Figure 1. TFEB inhibits cross-presentation in DCs.

(a) Immunofluorescence of surface expression of K^b-SIINFEKL complexes in non-permeabilized BMDCs transduced with TFEB-EGFP assessed by staining with mAB 25.D1 following incubation with 2mg/ml soluble OVA or 2nM free SIINFEKL peptide for 3 hours. (b-e) Flow cytometry analysis of K^b-SIINFEKL complex expression on the surface of BMDCs transduced with TFEB-EGFP or control-EGFP vectors after they were incubated with OVA protein or free SIINFEKL peptide. (f,g) Cross-presentation-dependent T cell stimulation in response to TFEB-EGFP and control-EGFP transduced BMDCs incubated with soluble OVA or 3μm OVA-coated beads.

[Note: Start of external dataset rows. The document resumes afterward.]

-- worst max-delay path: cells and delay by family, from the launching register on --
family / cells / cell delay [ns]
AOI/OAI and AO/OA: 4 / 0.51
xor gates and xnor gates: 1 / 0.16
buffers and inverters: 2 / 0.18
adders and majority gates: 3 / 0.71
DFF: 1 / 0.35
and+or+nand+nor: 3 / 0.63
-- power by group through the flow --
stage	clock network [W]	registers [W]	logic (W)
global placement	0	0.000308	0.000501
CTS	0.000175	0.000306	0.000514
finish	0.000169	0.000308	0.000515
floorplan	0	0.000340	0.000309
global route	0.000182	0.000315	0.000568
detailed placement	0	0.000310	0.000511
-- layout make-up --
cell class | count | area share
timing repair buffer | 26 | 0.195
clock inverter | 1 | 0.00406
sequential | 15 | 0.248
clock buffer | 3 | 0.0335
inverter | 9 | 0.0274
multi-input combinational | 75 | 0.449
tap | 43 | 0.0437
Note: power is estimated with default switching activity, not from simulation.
`src/rtl/trng_sample_ctrl.sv`:
```
// Sequencer for the ring-oscillator TRNG: warm-up, decimated sampling, byte packing,
// TX handshake, and a repetition-count health test that aborts a stuck source.
module trng_sample_ctrl #(
    parameter int DIV_W      = 8,
    parameter int WARMUP_CYC = 256,
    parameter int RCT_LIMIT  = 32
) (
    input  logic             clk,
    input  logic             rst_n,
    input  logic             i_en,
    input  logic             i_rnd_bit,
    output logic             o_ro_en,
    input  logic             i_cmd_valid,
    input  logic [7:0]       i_cmd_data,
    input  logic [DIV_W-1:0] i_div,
    output logic             o_tx_valid,
    output logic [7:0]       o_tx_data,
    input  logic             i_tx_ready,
    output logic             o_busy,
    output logic             o_fault
);

    localparam int                WARM_W    = $clog2(WARMUP_CYC + 1);
    localparam logic [WARM_W-1:0] WARM_LAST = WARM_W'(WARMUP_CYC - 1);
    localparam logic [7:0]        RCT_MAX   = 8'(RCT_LIMIT);

    typedef enum logic [1:0] {
        IDLE,
        WARMUP,
        COLLECT,
        SEND
    } state_t;

    state_t            state;
    state_t            state_next;
    logic [7:0]        n_cnt;
    logic [DIV_W-1:0]  div_lat;
    logic [DIV_W-1:0]  div_cnt;
    logic [WARM_W-1:0] warm_cnt;
    logic [2:0]        bit_cnt;
    logic [7:0]        shreg;
    logic [7:0]        run_cnt;
    logic [7:0]        run_next;
    logic              prev_bit;
    logic              fault;
    logic              strobe;
    logic              cmd_accept;
    logic              tx_xfer;
    logic              rct_fail;

    assign strobe     = (state == COLLECT) && (div_cnt == div_lat);
    assign cmd_accept = (state == IDLE) && i_en && i_cmd_valid && (i_cmd_data != 8'd0);
    assign tx_xfer    = (state == SEND) && i_tx_ready;
    assign rct_fail   = strobe && (run_next == RCT_MAX);

    // A cleared tracker (run_cnt == 0) means no previous sample exists yet in this command.
    always_comb begin
        run_next = run_cnt;
        if (run_cnt == 8'd0 || i_rnd_bit != prev_bit) begin
            run_next = 8'd1;
        end else if (run_cnt != 8'hFF) begin
            run_next = run_cnt + 8'd1;
        end
    end

    always_ff @(posedge clk or negedge rst_n) begin
        if (!rst_n) begin
            state <= IDLE;
        end else begin
            state <= state_next;
        end
    end

    always_comb begin
        state_next = state;
        if (!i_en) begin
            state_next = IDLE;
        end else begin
            case (state)
                IDLE: begin
                    if (cmd_accept) state_next = WARMUP;
                end
                WARMUP: begin
                    if (warm_cnt == WARM_LAST) state_next = COLLECT;
                end
                COLLECT: begin
                    // A health failure wins over completing the byte.
                    if (rct_fail) begin
                        state_next = IDLE;
                    end else if (strobe && bit_cnt == 3'd7) begin
                        state_next = SEND;
                    end
                end
                SEND: begin
                    if (tx_xfer) state_next = (n_cnt == 8'd1) ? IDLE : COLLECT;
                end
                default: state_next = IDLE;
            endcase
        end
    end

    always_comb begin
        o_ro_en    = 1'b0;
        o_busy     = 1'b0;
        o_tx_valid = 1'b0;
        o_tx_data  = 8'd0;
        if (state != IDLE) begin
            o_ro_en = 1'b1;
            o_busy  = 1'b1;
        end
        if (state == SEND) begin
            o_tx_valid = 1'b1;
            o_tx_data  = shreg;
        end
    end

    assign o_fault = fault;

    // Divider and warm-up counters idle at zero so every COLLECT entry starts a fresh period.
    always_ff @(posedge clk or negedge rst_n) begin
        if (!rst_n) begin
            n_cnt    <= 8'd0;
            div_lat  <= '0;
            div_cnt  <= '0;
            warm_cnt <= '0;
            bit_cnt  <= 3'd0;
            shreg    <= 8'd0;
            run_cnt  <= 8'd0;
            prev_bit <= 1'b0;
            fault    <= 1'b0;
        end else begin
            if (cmd_accept) begin
                n_cnt    <= i_cmd_data;
                div_lat  <= i_div;
                fault    <= 1'b0;
                bit_cnt  <= 3'd0;
                run_cnt  <= 8'd0;
                prev_bit <= 1'b0;
            end

            if (state == WARMUP && state_next == WARMUP) begin
                warm_cnt <= warm_cnt + WARM_W'(1);
            end else begin
                warm_cnt <= '0;
            end

            if (state == COLLECT && state_next == COLLECT) begin
                div_cnt <= strobe ? '0 : div_cnt + DIV_W'(1);
            end else begin
                div_cnt <= '0;
            end

            if (strobe && i_en) begin
                shreg    <= {shreg[6:0], i_rnd_bit};
                prev_bit <= i_rnd_bit;
                run_cnt  <= run_next;
                bit_cnt  <= bit_cnt + 3'd1;
            end

            if (rct_fail && i_en) begin
                fault <= 1'b1;
            end

            if (tx_xfer && i_en) begin
                n_cnt <= n_cnt - 8'd1;
            end
        end
    end

endmodule

```
File: src/rtl/teleprinter_tx.sv
// Console teleprinter transmitter: decodes device-04 IOTs and sends AC[4:11] as 8N2 frames on tx.
// Latency: tx falls on the F3 edge that commits TPC/TLS; the flag sets 11*DIV clocks later.
// Backpressure: a load while a frame is in flight is dropped; software paces itself on tto_flag.

module teleprinter_tx #(
    parameter int         CLOCK_FREQ = 50000000,
    parameter int         BAUD       = 115200,
    parameter logic [4:0] F3         = 5'd3      // CPU state code of the IOT execute phase
) (
    input  logic        clk,
    input  logic        reset,
    input  logic [4:0]  state,
    input  logic [0:11] instruction,
    input  logic [0:11] ac,
    output logic        tx,
    output logic        tto_skip,
    output logic        tto_flag,
    output logic        tto_irq,
    output logic        tx_busy
);

    localparam int            DIV      = CLOCK_FREQ / BAUD;   // clocks per bit, at least 2
    localparam int            CW       = $clog2(DIV);
    localparam logic [CW-1:0] BIT_LAST = CW'(DIV - 1);

    typedef enum logic [2:0] {S_IDLE, S_START, S_DATA, S_STOP1, S_STOP2} tx_state_t;

    tx_state_t     tx_state;
    tx_state_t     tx_state_next;
    logic [CW-1:0] baud_cnt;
    logic [2:0]    bit_idx;
    logic [7:0]    shreg;
    logic          int_enable;

    logic          iot_commit;
    logic [2:0]    iot_fn;
    logic          do_spf;
    logic          do_clear;
    logic          do_load;
    logic          do_kie;
    logic          bit_end;
    logic          frame_done;
    logic          ac_unused;

    // IOT decode: device 04 commits only in F3; KIE is the keyboard's code but also sets our enable.
    assign iot_commit = (state == F3) && (instruction[0:8] == 9'o604);
    assign iot_fn     = instruction[9:11];
    assign do_spf     = iot_commit && (iot_fn == 3'o0);
    assign do_clear   = iot_commit && ((iot_fn == 3'o2) || (iot_fn == 3'o6));
    assign do_load    = iot_commit && ((iot_fn == 3'o4) || (iot_fn == 3'o6));
    assign do_kie     = (state == F3) && (instruction == 12'o6035);

    // The upper AC bits carry nothing for the printer.
    assign ac_unused  = ^ac[0:3];

    assign bit_end    = (baud_cnt == BIT_LAST);
    assign frame_done = (tx_state == S_STOP2) && bit_end;
    assign tx_busy    = (tx_state != S_IDLE);
    assign tto_irq    = tto_flag & int_enable;

    // Skip looks only at the instruction word, never at the CPU state.
    assign tto_skip = ((instruction == 12'o6041) && tto_flag) ||
                      ((instruction == 12'o6045) && tto_flag && int_enable);

    // Frame state register.
    always_ff @(posedge clk or posedge reset) begin
        if (reset) begin
            tx_state <= S_IDLE;
        end else begin
            tx_state <= tx_state_next;
        end
    end

    // Next frame state: every non-idle state lasts one baud period; DATA repeats for 8 bits.
    always_comb begin
        tx_state_next = tx_state;
        case (tx_state)
            S_IDLE:  if (do_load) tx_state_next = S_START;
            S_START: if (bit_end) tx_state_next = S_DATA;
            S_DATA:  if (bit_end && (bit_idx == 3'd7)) tx_state_next = S_STOP1;
            S_STOP1: if (bit_end) tx_state_next = S_STOP2;
            S_STOP2: if (bit_end) tx_state_next = S_IDLE;
            default: tx_state_next = S_IDLE;
        endcase
    end

    // Baud counter, shift register and registered line output.
    always_ff @(posedge clk or posedge reset) begin
        if (reset) begin
            baud_cnt <= '0;
            bit_idx  <= '0;
            shreg    <= '0;
            tx       <= 1'b1;
        end else begin
            case (tx_state)
                S_IDLE: begin
                    baud_cnt <= '0;
                    if (do_load) begin
                        shreg   <= ac[4:11];
                        bit_idx <= '0;
                        tx      <= 1'b0;
                    end
                end
                default: begin
                    baud_cnt <= bit_end ? '0 : baud_cnt + CW'(1);
                    if (bit_end) begin
                        case (tx_state)
                            S_START: tx <= shreg[0];
                            S_DATA: begin
                                bit_idx <= bit_idx + 3'd1;
                                if (bit_idx == 3'd7) begin
                                    tx <= 1'b1;
                                end else begin
                                    tx    <= shreg[1];
                                    shreg <= {1'b0, shreg[7:1]};
                                end
                            end
                            default: tx <= 1'b1;
                        endcase
                    end
                end
            endcase
        end
    end

    // Printer flag and interrupt enable; completion is applied last so it beats a same-edge clear.
    always_ff @(posedge clk or posedge reset) begin
        if (reset) begin
            tto_flag   <= 1'b0;
            int_enable <= 1'b1;
        end else begin
            if (do_clear)   tto_flag <= 1'b0;
            if (do_spf)     tto_flag <= 1'b1;
            if (frame_done) tto_flag <= 1'b1;
            if (do_kie)     int_enable <= ac[11];
        end
    end

endmodule
<file path="src/rtl/posicionador_frota_pkg.sv">
// Shared types for the fleet positioner: FSM states, ship type codes,
// per-type fleet quotas and the one-hot LED encoding of the state.
package posicionador_pkg;

    typedef enum logic [2:0] {
        ST_IDLE       = 3'd0,
        ST_DIRECAO    = 3'd1,
        ST_ORIENTACAO = 3'd2,
        ST_DEF_X      = 3'd3,
        ST_DEF_Y      = 3'd4,
        ST_VALIDA     = 3'd5,
        ST_ARMAZENA   = 3'd6,
        ST_PRONTO     = 3'd7
    } estado_t;

    localparam logic [2:0] TIPO_0    = 3'd0;
    localparam logic [2:0] TIPO_1    = 3'd1;
    localparam logic [2:0] TIPO_2    = 3'd2;
    localparam logic [2:0] TIPO_3    = 3'd3;
    localparam logic [2:0] TIPO_ULT  = 3'd4;

    // Number of ships of each type in one fleet (5,2,2,1,1).
    function automatic logic [2:0] quota(input logic [2:0] tipo);
        case (tipo)
            TIPO_0:   quota = 3'd5;
            TIPO_1:   quota = 3'd2;
            TIPO_2:   quota = 3'd2;
            TIPO_3:   quota = 3'd1;
            TIPO_ULT: quota = 3'd1;
            default:  quota = 3'd1;
        endcase
    endfunction

    function automatic logic [7:0] estado_onehot(input estado_t st);
        estado_onehot = 8'd1 << st;
    endfunction

endpackage

</file>
<file path="src/rtl/posicionador_frota_if.sv">
// Validator handshake and board-memory write bus of the fleet positioner.
interface posicionador_frota_if #(
    parameter int COORD_W = 4,
    parameter int JOG_W   = 1
);
    logic               valida;
    logic               val_done;
    logic               conflito;
    logic               gravar;
    logic [2:0]         tipo;
    logic [JOG_W-1:0]   jogador;
    logic [COORD_W-1:0] x;
    logic [COORD_W-1:0] y;
    logic               direcao;
    logic [2:0]         orientacao;

    modport master (
        output valida, gravar, tipo, jogador, x, y, direcao, orientacao,
        input  val_done, conflito
    );

    modport slave (
        input  valida, gravar, tipo, jogador, x, y, direcao, orientacao,
        output val_done, conflito
    );
endinterface

</file>
<file path="src/rtl/posicionador_frota_detector_borda.sv">
// Two-flop synchronizer for an active-low pushbutton plus a registered
// one-cycle pulse on each synchronized press (1->0 transition).
module detector_borda (
    input  logic clk,
    input  logic reset,
    input  logic enable,
    input  logic botao,
    output logic pulso
);
    logic r_s1;
    logic r_s2;
    logic r_s3;
    logic r_pulso;

    // The chain keeps sampling while disabled so presses made then are dropped, not deferred.
    always_ff @(posedge clk or negedge reset) begin
        if (!reset) begin
            r_s1    <= 1'b1;
            r_s2    <= 1'b1;
            r_s3    <= 1'b1;
            r_pulso <= 1'b0;
        end else begin
            r_s1    <= botao;
            r_s2    <= r_s1;
            r_s3    <= r_s2;
            r_pulso <= enable & r_s3 & ~r_s2;
        end
    end

    assign pulso = r_pulso;
endmodule

</file>
<file path="src/rtl/posicionador_frota.sv">
// Fleet placement controller: walks each ship through direction, orientation
// and bow coordinates, asks the validator, and strobes accepted ships to memory.
module posicionador_frota
    import posicionador_pkg::*;
#(
    parameter int BOARD_N     = 10,
    parameter int COORD_W     = 4,
    parameter int N_ORIENT    = 5,
    parameter int N_JOGADORES = 2
) (
    input  logic clk,
    input  logic reset,
    input  logic enable,
    input  logic enter,
    input  logic select,
    input  logic mode,
    posicionador_frota_if.master bus,
    output logic       ready,
    output logic [7:0] estado
);
    localparam int JOG_W = (N_JOGADORES > 1) ? $clog2(N_JOGADORES) : 1;

    logic w_enter;
    logic w_select;

    estado_t            r_st;
    logic [7:0]         r_estado;
    logic               r_valida;
    logic               r_gravar;
    logic               r_ready;
    logic [2:0]         r_tipo;
    logic [2:0]         r_cnt;
    logic [JOG_W-1:0]   r_jog;
    logic [COORD_W-1:0] r_x;
    logic [COORD_W-1:0] r_y;
    logic               r_dir;
    logic [2:0]         r_orient;

    detector_borda u_det_enter (
        .clk(clk), .reset(reset), .enable(enable), .botao(enter), .pulso(w_enter)
    );

    detector_borda u_det_select (
        .clk(clk), .reset(reset), .enable(enable), .botao(select), .pulso(w_select)
    );

    // Placement FSM; enter takes priority over select, every output is a register.
    always_ff @(posedge clk or negedge reset) begin
        if (!reset) begin
            r_st     <= ST_IDLE;
            r_estado <= 8'b0000_0001;
            r_valida <= 1'b0;
            r_gravar <= 1'b0;
            r_ready  <= 1'b0;
            r_tipo   <= TIPO_0;
            r_cnt    <= 3'd0;
            r_jog    <= '0;
            r_x      <= '0;
            r_y      <= '0;
            r_dir    <= 1'b0;
            r_orient <= 3'd0;
        end else if (enable) begin
            r_gravar <= 1'b0;
            case (r_st)
                ST_IDLE: begin
                    r_st     <= ST_DIRECAO;
                    r_estado <= estado_onehot(ST_DIRECAO);
                end
                ST_DIRECAO: begin
                    if (w_enter) begin
                        r_st     <= ST_ORIENTACAO;
                        r_estado <= estado_onehot(ST_ORIENTACAO);
                    end else if (w_select) begin
                        r_dir <= ~r_dir;
                    end
                end
                ST_ORIENTACAO: begin
                    if (w_enter) begin
                        r_st     <= ST_DEF_X;
                        r_estado <= estado_onehot(ST_DEF_X);
                    end else if (w_select) begin
                        r_orient <= (r_orient == 3'(N_ORIENT - 1)) ? 3'd0 : r_orient + 3'd1;
                    end
                end
                ST_DEF_X: begin
                    if (w_enter) begin
                        r_st     <= ST_DEF_Y;
                        r_estado <= estado_onehot(ST_DEF_Y);
                    end else if (w_select) begin
                        r_x <= (r_x == COORD_W'(BOARD_N - 1)) ? '0 : r_x + COORD_W'(1);
                    end
                end
                ST_DEF_Y: begin
                    if (w_enter) begin
                        r_st     <= ST_VALIDA;
                        r_estado <= estado_onehot(ST_VALIDA);
                        r_valida <= 1'b1;
                    end else if (w_select) begin
                        r_y <= (r_y == COORD_W'(BOARD_N - 1)) ? '0 : r_y + COORD_W'(1);
                    end
                end
                ST_VALIDA: begin
                    if (bus.val_done) begin
                        r_valida <= 1'b0;
                        if (bus.conflito) begin
                            r_st     <= ST_DEF_X;
                            r_estado <= estado_onehot(ST_DEF_X);
                        end else begin
                            r_st     <= ST_ARMAZENA;
                            r_estado <= estado_onehot(ST_ARMAZENA);
                            r_gravar <= 1'b1;
                        end
                    end
                end
                ST_ARMAZENA: begin
                    r_st     <= ST_DIRECAO;
                    r_estado <= estado_onehot(ST_DIRECAO);
                    if (r_cnt + 3'd1 == quota(r_tipo)) begin
                        r_cnt <= 3'd0;
                        if (r_tipo != TIPO_ULT) begin
                            r_tipo <= r_tipo + 3'd1;
                        end else if (!mode || r_jog == JOG_W'(N_JOGADORES - 1)) begin
                            r_st     <= ST_PRONTO;
                            r_estado <= estado_onehot(ST_PRONTO);
                            r_ready  <= 1'b1;
                        end else begin
                            r_jog  <= r_jog + JOG_W'(1);
                            r_tipo <= TIPO_0;
                        end
                    end else begin
                        r_cnt <= r_cnt + 3'd1;
                    end
                end
                ST_PRONTO: begin
                    r_ready <= 1'b1;
                end
                default: begin
                    r_st     <= ST_IDLE;
                    r_estado <= estado_onehot(ST_IDLE);
                end
            endcase
        end
    end

    assign bus.valida     = r_valida;
    assign bus.gravar     = r_gravar;
    assign bus.tipo       = r_tipo;
    assign bus.jogador    = r_jog;
    assign bus.x          = r_x;
    assign bus.y          = r_y;
    assign bus.direcao    = r_dir;
    assign bus.orientacao = r_orient;
    assign ready          = r_ready;
    assign estado         = r_estado;
endmodule
</file>
<file path="src/flat_wrapper.sv">
// flat-port wrapper written by rule: the top's interface ports become plain ports
module posicionador_frota_flat import posicionador_pkg::*;
#(
    parameter int BOARD_N     = 10,
    parameter int COORD_W     = 4,
    parameter int N_ORIENT    = 5,
    parameter int N_JOGADORES = 2
)
  (clk, reset, enable, enter, select, mode, ready, estado, bus_valida, bus_gravar, bus_tipo, bus_jogador, bus_x, bus_y, bus_direcao, bus_orientacao, bus_val_done, bus_conflito);
  posicionador_frota_if #(.COORD_W(COORD_W)) bus_i ();
  input  logic clk;
  input  logic reset;
  input  logic enable;
  input  logic enter;
  input  logic select;
  input  logic mode;
  output logic ready;
  output logic [7:0] estado;
  output wire logic [$bits(bus_i.valida)-1:0] bus_valida;
  output wire logic [$bits(bus_i.gravar)-1:0] bus_gravar;
  output wire logic [$bits(bus_i.tipo)-1:0] bus_tipo;
  output wire logic [$bits(bus_i.jogador)-1:0] bus_jogador;
  output wire logic [$bits(bus_i.x)-1:0] bus_x;
  output wire logic [$bits(bus_i.y)-1:0] bus_y;
  output wire logic [$bits(bus_i.direcao)-1:0] bus_direcao;
  output wire logic [$bits(bus_i.orientacao)-1:0] bus_orientacao;
  input wire logic [$bits(bus_i.val_done)-1:0] bus_val_done;
  input wire logic [$bits(bus_i.conflito)-1:0] bus_conflito;
  assign bus_valida = bus_i.valida;
  assign bus_gravar = bus_i.gravar;
  assign bus_tipo = bus_i.tipo;
  assign bus_jogador = bus_i.jogador;
  assign bus_x = bus_i.x;
  assign bus_y = bus_i.y;
  assign bus_direcao = bus_i.direcao;
  assign bus_orientacao = bus_i.orientacao;
  assign bus_i.val_done = bus_val_done;
  assign bus_i.conflito = bus_conflito;
  posicionador_frota #(.BOARD_N(BOARD_N), .COORD_W(COORD_W), .N_ORIENT(N_ORIENT), .N_JOGADORES(N_JOGADORES)) u_core (.clk(clk), .reset(reset), .enable(enable), .enter(enter), .select(select), .mode(mode), .bus(bus_i), .ready(ready), .estado(estado));
endmodule
</file>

The level of cross-presentation was determined by measuring the amount of IL-2 produced by B3Z cells by ELISA (h) Cross-presentation-dependent T cell stimulation in response to TFEB or nucleus translocation defective mutant TFEBMut-transduced BMDCs incubated with OVA. (i) TFEB-mediated cross-presentation of a viral epitope; TFEB transduced BMDCs were incubated with inactivated HSV-1 for 5 hours, fixed and co-cultured with T cells isolated from the spleen of gBT mouse. (j) Presentation of SIINFEKL peptide by TFEB-transduced and control BMDCs. (k,j) MHC class I (K^b) surface expression on BMDCs transduced with TFEB, evaluated on non-permeabilized cells by confocal microscopy (k) and flow cytometry (j). For all panels the data represents the mean ± SE from at least three independent experiments (cells isolated from at least three different mice) unless otherwise indicated. *P < 0.05 (Student's t-test).